If you were asked right now to tell everything you learned in life and how it’s made you happy, should I pencil you in for an afternoon or will it take a million years?

This Tuesday, the Old Men of the Mountain sauntered over to the Middleburgh Diner in Middleburgh for their first cup of coffee. Not all the OMOTM start out with coffee, some take just water, with a few it is orange juice, but some type of liquid starts the day just as long it is not a “Bud” or a shot of this or that. The OF who starts out with those to start the day has a problem.

The OFs continued with their conversation on motorcycles like the OGs were in a type of soap opera. A few of the OFs missed the report from last week on the OF’s bike trip through New Zealand, and these OGs wanted to bring up the New Zealand discussion again only with different questions about the trip and the country.

However, this conversation turned to types of riders and ages and, like most hobbies or interests that started when the OFs were young and continued well into the OFs later years, motorcycle riding is one.

Years ago, there was an OF who, in his middle years, lost a leg. This OF continued to ride his bike with just one leg. The OF did have a prosthetic leg which he handled very well.

This OF also purchased a side car so he and the wife could travel about with the wind in their hair, the rain in their face, and the bugs on their teeth well into their senior years.

 

Anti-Rent Wars

The town of Knox on the hill is celebrating its bicentennial and some of the OFs are involved in this. A very interesting event that occurred in the 1800s that Knox and the other Hilltowns were very much a part of, is the Anti-Rent Wars.

The end of this disagreement settled the way we own property today throughout the country. “Very short version of the story.”

When traveling through the Hilltowns, the traveler may see a few state signs along the road mentioning the Anti-Rent Wars.

It is interesting to note that the building at the corner of routes 85 and 85A in New Salem that is now apartments was a tavern back then where the sheriff of Albany County massed an army to go after the anti-renters in Reidsville.

Reidsville is on Route 85, up the Letter S, two or three miles beyond Helderberg Lake. Altamont itself had quite a part in the settling of how landowners were to pay taxes and to whom.

Going back a few years into a bit of the local history, and listening to some of the names, the OFs commented that we are not too far removed from that period of time.

To which one OF said, “Because this group is growing a considerable amount of moss on our backside, and anyone can hear us coming by the creek of our canes, or the squeak of our un-oiled walker wheels, we should have a word added to the title of the OMOTM we should be GOMOTM, Grumpy Old Men of the Mountain.”

One other OF said, “That is not true; if anything, it should be COMOTM, Chipper Old Men of the Mountain because he is not a GOF, but COF.”

This scribe thinks any adjective could be slipped in because there are enough OFs to fit any inserted adjective. (How quickly the OFs get off the subject.)

 

The real stuff

There is an OF who produces a lot of maple sap, but not in this area. This is just the sap that comes from the tree, not the syrup that is oozed over your waffles, or pancakes, or French toast — only the sap.

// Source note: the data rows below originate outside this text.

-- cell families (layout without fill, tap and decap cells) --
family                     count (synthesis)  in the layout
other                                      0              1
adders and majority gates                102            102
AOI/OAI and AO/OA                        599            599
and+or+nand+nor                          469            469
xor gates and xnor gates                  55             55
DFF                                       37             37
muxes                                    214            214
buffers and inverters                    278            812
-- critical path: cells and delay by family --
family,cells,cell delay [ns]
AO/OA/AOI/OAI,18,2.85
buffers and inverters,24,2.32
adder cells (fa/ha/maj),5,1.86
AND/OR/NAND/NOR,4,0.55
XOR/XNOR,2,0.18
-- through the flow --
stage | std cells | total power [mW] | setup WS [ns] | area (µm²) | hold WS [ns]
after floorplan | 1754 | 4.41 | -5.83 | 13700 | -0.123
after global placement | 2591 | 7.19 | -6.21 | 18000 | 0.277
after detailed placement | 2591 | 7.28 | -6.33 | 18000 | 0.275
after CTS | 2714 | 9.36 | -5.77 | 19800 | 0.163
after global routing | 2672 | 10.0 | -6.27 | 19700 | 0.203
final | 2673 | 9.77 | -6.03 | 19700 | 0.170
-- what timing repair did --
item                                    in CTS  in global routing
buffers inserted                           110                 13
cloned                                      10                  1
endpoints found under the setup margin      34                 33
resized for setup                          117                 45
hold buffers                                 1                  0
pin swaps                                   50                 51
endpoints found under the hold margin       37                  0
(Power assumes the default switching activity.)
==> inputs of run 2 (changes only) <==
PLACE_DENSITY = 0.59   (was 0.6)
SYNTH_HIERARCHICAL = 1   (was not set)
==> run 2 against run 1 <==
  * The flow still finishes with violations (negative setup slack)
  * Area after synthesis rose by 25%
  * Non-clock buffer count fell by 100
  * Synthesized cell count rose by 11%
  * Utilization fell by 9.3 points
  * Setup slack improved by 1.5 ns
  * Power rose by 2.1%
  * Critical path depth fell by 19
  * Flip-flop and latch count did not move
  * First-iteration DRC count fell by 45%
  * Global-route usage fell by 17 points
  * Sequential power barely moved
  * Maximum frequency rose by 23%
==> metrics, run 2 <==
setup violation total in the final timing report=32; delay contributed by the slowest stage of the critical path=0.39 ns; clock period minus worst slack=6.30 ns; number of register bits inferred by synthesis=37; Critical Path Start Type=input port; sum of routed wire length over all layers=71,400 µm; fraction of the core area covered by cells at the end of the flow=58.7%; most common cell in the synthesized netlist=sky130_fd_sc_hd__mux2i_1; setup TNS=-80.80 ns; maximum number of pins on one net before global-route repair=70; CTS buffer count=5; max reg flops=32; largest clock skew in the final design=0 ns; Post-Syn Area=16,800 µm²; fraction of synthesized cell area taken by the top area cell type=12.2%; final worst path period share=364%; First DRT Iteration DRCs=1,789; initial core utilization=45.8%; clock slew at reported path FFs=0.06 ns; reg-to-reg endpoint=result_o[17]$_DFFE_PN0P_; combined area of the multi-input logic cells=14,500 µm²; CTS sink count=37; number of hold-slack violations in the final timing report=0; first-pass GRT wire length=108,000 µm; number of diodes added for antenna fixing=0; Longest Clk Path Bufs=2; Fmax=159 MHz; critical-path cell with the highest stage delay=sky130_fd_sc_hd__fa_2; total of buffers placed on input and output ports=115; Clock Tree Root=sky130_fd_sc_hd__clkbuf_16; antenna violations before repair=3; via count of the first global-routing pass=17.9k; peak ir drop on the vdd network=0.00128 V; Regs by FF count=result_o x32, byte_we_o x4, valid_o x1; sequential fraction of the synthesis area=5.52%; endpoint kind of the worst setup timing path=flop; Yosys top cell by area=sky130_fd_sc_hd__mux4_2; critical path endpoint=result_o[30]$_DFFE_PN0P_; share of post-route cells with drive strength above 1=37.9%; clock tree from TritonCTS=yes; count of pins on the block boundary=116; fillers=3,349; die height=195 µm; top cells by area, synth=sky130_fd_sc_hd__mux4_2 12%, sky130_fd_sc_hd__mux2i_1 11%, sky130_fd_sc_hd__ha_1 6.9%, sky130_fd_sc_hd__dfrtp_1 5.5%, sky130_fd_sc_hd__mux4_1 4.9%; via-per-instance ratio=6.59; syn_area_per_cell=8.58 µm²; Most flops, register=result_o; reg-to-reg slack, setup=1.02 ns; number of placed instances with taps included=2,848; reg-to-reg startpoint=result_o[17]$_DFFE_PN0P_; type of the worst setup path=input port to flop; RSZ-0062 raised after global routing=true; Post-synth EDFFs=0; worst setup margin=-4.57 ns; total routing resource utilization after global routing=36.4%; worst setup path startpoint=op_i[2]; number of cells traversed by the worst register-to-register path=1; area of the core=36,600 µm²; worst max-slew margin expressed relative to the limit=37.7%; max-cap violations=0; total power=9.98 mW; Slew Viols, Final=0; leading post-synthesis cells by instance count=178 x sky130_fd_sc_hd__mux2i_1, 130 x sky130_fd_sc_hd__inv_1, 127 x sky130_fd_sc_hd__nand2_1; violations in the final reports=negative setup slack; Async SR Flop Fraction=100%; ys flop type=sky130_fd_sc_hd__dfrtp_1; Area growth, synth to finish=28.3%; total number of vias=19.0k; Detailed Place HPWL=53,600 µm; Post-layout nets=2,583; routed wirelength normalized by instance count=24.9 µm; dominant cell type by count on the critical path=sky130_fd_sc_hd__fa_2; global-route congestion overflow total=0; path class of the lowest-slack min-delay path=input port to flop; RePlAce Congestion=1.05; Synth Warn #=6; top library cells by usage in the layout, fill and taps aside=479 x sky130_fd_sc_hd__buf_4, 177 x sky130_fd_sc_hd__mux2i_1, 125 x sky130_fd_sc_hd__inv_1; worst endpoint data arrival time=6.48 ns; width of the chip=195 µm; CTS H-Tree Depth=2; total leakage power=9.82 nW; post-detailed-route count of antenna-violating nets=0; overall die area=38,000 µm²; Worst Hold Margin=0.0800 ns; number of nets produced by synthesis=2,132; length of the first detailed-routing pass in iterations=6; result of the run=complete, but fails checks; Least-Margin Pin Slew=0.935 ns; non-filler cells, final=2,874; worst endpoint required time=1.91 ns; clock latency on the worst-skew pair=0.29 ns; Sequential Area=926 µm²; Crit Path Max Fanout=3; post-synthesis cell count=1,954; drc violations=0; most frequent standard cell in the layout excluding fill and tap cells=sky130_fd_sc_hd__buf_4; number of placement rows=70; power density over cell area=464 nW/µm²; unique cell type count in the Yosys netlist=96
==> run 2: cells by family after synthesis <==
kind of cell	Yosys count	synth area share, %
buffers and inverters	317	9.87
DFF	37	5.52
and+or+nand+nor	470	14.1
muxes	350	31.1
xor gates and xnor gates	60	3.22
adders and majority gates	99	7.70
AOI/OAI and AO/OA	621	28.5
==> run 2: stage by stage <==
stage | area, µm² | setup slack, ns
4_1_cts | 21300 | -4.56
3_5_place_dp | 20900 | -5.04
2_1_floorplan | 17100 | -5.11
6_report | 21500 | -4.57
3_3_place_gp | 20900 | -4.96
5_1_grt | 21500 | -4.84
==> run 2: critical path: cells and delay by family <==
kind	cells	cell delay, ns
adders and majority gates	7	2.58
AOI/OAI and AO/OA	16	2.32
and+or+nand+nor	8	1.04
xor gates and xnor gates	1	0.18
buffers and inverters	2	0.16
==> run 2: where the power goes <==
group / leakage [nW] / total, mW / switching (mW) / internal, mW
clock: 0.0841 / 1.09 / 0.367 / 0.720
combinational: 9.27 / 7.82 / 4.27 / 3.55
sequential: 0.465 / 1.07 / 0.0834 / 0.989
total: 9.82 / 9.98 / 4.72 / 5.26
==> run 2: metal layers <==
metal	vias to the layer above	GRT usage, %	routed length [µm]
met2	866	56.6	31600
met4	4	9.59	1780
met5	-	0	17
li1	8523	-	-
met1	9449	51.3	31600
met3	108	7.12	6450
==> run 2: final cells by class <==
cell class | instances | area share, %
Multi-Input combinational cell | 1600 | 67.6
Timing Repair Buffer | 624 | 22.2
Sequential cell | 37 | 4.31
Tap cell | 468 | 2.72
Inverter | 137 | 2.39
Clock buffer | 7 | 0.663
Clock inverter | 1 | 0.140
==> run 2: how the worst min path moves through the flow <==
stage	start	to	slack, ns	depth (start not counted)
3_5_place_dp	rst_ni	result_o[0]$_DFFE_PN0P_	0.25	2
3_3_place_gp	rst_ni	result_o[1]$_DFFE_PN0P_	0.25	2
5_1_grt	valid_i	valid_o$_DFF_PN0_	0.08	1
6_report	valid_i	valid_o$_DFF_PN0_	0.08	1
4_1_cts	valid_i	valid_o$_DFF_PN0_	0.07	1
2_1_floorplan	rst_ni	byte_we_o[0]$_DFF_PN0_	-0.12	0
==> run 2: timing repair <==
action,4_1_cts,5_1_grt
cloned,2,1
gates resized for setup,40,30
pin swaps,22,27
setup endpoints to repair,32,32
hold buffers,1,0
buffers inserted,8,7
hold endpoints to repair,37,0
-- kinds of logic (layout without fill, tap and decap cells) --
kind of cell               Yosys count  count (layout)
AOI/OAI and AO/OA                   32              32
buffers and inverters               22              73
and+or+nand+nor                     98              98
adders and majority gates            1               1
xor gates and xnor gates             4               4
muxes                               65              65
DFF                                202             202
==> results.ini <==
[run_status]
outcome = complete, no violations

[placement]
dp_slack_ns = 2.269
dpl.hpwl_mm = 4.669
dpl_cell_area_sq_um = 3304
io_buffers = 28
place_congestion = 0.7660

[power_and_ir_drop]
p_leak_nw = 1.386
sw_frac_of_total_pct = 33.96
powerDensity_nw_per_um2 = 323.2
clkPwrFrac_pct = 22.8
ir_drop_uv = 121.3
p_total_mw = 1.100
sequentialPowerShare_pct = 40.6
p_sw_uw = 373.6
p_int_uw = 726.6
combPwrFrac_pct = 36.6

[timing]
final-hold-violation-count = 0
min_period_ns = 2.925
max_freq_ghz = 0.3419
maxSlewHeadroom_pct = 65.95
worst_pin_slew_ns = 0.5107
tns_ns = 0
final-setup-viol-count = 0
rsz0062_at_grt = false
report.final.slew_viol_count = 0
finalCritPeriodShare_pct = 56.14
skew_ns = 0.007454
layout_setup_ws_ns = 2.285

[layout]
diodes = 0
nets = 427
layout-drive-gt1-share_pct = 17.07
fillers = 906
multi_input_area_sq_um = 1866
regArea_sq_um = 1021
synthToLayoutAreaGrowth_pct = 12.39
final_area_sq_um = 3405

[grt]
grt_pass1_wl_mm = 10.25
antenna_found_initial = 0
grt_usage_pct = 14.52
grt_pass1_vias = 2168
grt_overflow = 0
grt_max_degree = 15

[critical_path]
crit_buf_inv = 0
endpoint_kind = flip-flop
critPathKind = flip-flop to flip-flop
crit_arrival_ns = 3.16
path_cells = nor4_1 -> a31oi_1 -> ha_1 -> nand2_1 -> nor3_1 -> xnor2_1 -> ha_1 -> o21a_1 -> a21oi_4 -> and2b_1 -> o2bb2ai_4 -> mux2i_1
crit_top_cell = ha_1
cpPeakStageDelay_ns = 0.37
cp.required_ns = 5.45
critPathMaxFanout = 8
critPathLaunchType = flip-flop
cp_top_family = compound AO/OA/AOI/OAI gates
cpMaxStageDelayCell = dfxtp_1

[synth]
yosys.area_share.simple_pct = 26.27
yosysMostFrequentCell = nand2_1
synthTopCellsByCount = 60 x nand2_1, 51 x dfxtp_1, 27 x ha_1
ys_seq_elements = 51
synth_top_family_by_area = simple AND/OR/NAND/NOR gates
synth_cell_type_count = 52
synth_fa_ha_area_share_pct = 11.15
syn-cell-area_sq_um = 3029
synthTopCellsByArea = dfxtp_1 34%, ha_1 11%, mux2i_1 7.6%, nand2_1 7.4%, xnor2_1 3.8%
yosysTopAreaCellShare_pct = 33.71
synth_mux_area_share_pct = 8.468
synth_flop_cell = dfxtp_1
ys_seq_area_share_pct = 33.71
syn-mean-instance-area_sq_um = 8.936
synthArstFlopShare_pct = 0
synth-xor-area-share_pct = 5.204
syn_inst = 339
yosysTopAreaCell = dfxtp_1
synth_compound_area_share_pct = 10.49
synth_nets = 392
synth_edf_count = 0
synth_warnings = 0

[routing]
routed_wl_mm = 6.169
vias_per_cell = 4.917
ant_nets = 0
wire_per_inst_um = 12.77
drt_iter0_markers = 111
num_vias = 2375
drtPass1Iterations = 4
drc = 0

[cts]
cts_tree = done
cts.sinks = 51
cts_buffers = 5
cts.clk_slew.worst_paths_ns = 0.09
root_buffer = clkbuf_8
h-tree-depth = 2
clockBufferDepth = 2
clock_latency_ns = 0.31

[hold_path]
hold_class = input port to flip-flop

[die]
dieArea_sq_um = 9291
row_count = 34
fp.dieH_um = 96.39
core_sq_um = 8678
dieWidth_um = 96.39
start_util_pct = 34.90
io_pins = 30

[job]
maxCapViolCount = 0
===== src/rtl/f2bf_pkg.sv =====
package f2bf_pkg;

    typedef enum logic [1:0] {
        CLS_ROUND = 2'd0,
        CLS_FLUSH = 2'd1,
        CLS_QNAN  = 2'd2
    } f2bf_cls_e;

    typedef struct packed {
        logic        sign;
        logic [30:0] mag;
    } sp_word_t;

    localparam logic [30:0] MAG_INF     = 31'h7F80_0000;
    localparam logic [30:0] MAG_MIN_NRM = 31'h0080_0000;
    localparam logic [31:0] RND_BIAS    = 32'h0000_7FFF;
    localparam logic [15:0] QUIET_BIT   = 16'h0040;

    function automatic f2bf_cls_e classify(input sp_word_t w);
        f2bf_cls_e c;
        c = CLS_ROUND;
        if (w.mag != '0 && w.mag < MAG_MIN_NRM) c = CLS_FLUSH;
        if (w.mag > MAG_INF)                    c = CLS_QNAN;
        return c;
    endfunction

    function automatic logic [15:0] rne_path(input logic [31:0] w);
        logic [31:0] sum;
        sum = w + RND_BIAS + {31'd0, w[16]};
        return sum[31:16];
    endfunction

endpackage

The OF has been gone awhile while managing the sap run and some of the OFs were wondering how he was doing and when he will be back. This brought out some conversation on the syrup itself and nothing made from chemicals compares with the real stuff.

One OF had waffles for breakfast this morning, and he took the syrup supplied by the restaurant and meticulously filled each square of the waffle with syrup. This scribe often wondered why the waffle is a waffle, because it is only a pancake with squares in it — now the scribe knows. The squares are for either syrup or melted butter.

The stomach must be quite an organ to sort all of what goes in it, from foods, to drinks, to meds, and at times all at the same time. All being sorted out, this is good, this is bad, this is really good, and this is awful. Including some things that come along where the stomach says what the heck is this. This had better get passed as is, right away.

 

Floored

There was some conversation on the power generation plant in Gilboa where the generators are underground. The ground floor is not the first floor. The Blenheim-Gilboa Pumped Storage Power Station has their generators a few floors down. 

he OFs were discussing about times the fire company that covered this area was called to a fire. The OF relating the story said the fire company was told the fire was on the seventh floor

The company showed up and immediately went into action, one of which (other than laying hose) was getting the ladders ready. “Oops,” the OF said, “The seventh floor was down, not up. Ladders were not necessary.”

The OF did not say what the fire or emergency was, but it must have been minor because it did not make the papers.

Those Old men who made it to the Middleburgh Diner and chatted about everything under the sun including kilts, were: Miner Stevens, Harold Guest, Wally Guest, George Washburn, Robie Osterman, Jake Lederman, Ted Feurer (who has put the winter hat away), Jake Herzog, Bob Donnelly, Dave Hodgetts, Lou Schenck, Jack Norray, Herb Bahrmann, and me.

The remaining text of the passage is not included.